Which lines below contain the word "global"? Copy each of them.

Saved data entries:
*** Begin section ***

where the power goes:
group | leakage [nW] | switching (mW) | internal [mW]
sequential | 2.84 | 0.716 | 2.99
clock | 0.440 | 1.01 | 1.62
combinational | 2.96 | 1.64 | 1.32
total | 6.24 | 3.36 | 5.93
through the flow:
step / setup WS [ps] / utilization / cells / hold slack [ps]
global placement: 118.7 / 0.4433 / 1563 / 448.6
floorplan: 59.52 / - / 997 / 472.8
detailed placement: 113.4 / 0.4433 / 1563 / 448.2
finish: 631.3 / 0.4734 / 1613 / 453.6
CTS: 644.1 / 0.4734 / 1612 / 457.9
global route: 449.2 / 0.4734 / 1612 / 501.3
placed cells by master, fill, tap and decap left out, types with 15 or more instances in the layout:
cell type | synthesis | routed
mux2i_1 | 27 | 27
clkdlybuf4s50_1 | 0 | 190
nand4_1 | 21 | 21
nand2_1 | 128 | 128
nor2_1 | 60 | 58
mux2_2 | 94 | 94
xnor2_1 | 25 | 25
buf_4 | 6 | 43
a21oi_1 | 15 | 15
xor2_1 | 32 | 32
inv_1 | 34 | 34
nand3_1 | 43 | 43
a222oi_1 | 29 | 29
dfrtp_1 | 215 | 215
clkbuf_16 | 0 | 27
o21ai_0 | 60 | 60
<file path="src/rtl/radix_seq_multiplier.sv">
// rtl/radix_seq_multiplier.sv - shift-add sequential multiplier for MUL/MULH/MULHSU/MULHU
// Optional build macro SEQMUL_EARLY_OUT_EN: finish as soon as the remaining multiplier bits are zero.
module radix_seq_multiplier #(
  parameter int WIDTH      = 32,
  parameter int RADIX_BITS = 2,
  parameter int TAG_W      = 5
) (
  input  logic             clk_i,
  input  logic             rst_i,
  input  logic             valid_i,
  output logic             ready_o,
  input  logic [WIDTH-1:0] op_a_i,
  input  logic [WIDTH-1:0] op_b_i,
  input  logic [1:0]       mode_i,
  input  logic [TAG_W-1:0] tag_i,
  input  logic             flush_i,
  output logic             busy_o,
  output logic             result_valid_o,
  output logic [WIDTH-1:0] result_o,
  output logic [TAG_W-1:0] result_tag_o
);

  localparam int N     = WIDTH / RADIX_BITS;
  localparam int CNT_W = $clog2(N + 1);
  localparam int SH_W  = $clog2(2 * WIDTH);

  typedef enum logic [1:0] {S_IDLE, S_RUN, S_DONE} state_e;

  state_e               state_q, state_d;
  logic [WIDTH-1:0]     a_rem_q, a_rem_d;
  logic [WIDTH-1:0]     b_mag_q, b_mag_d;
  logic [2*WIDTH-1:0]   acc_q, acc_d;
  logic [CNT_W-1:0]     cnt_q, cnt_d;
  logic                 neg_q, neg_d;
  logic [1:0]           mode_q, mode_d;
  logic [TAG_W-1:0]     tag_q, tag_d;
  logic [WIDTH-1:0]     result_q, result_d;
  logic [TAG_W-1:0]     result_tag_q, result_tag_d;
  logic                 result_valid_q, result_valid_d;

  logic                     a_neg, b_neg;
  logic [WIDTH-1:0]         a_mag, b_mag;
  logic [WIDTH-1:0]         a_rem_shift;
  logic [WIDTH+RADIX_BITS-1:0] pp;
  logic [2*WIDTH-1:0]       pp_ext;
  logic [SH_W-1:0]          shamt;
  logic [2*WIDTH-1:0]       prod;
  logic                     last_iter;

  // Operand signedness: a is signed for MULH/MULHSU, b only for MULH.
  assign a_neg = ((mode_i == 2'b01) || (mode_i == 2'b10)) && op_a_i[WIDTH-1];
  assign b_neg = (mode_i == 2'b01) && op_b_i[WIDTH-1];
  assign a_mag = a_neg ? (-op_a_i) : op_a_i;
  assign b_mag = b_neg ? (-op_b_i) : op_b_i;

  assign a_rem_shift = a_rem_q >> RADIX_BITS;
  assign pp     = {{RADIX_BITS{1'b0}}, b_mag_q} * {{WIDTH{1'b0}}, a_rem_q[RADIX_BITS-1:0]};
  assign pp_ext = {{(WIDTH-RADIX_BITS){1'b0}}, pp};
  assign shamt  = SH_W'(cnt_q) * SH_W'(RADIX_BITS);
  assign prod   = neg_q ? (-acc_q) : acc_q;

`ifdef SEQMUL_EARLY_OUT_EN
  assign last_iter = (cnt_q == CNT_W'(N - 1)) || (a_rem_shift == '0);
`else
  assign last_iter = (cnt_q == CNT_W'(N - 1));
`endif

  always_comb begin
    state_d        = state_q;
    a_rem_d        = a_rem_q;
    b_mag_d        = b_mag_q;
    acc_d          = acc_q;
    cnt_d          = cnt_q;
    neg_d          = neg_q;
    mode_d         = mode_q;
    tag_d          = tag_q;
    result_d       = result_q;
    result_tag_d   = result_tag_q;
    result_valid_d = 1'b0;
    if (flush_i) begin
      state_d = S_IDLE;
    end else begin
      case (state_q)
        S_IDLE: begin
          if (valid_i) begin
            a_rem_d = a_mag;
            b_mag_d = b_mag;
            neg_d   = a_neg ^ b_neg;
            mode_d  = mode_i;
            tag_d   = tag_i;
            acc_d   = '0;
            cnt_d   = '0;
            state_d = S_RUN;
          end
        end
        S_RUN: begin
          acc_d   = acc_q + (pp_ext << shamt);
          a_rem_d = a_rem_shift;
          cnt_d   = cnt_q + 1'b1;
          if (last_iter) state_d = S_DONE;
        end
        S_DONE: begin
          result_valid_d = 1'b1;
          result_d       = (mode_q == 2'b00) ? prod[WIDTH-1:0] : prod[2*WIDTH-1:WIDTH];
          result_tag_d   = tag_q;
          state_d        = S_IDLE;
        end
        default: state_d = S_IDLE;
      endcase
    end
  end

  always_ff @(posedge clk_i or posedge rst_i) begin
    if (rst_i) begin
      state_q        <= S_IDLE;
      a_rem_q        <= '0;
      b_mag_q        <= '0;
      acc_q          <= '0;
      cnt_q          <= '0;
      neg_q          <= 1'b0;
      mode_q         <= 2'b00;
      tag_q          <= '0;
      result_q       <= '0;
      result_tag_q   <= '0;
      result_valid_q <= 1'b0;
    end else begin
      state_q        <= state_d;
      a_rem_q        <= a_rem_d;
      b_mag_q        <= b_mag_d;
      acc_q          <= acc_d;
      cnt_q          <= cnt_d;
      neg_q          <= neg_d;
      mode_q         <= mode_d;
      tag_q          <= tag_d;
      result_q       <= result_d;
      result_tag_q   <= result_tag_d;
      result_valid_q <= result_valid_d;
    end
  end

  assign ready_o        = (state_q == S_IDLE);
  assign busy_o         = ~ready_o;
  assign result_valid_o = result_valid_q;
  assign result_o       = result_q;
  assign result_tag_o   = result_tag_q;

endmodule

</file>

*** End section ***

- **EXERCISE SOLUTION**:
global placement: 118.7 / 0.4433 / 1563 / 448.6
global route: 449.2 / 0.4734 / 1612 / 501.3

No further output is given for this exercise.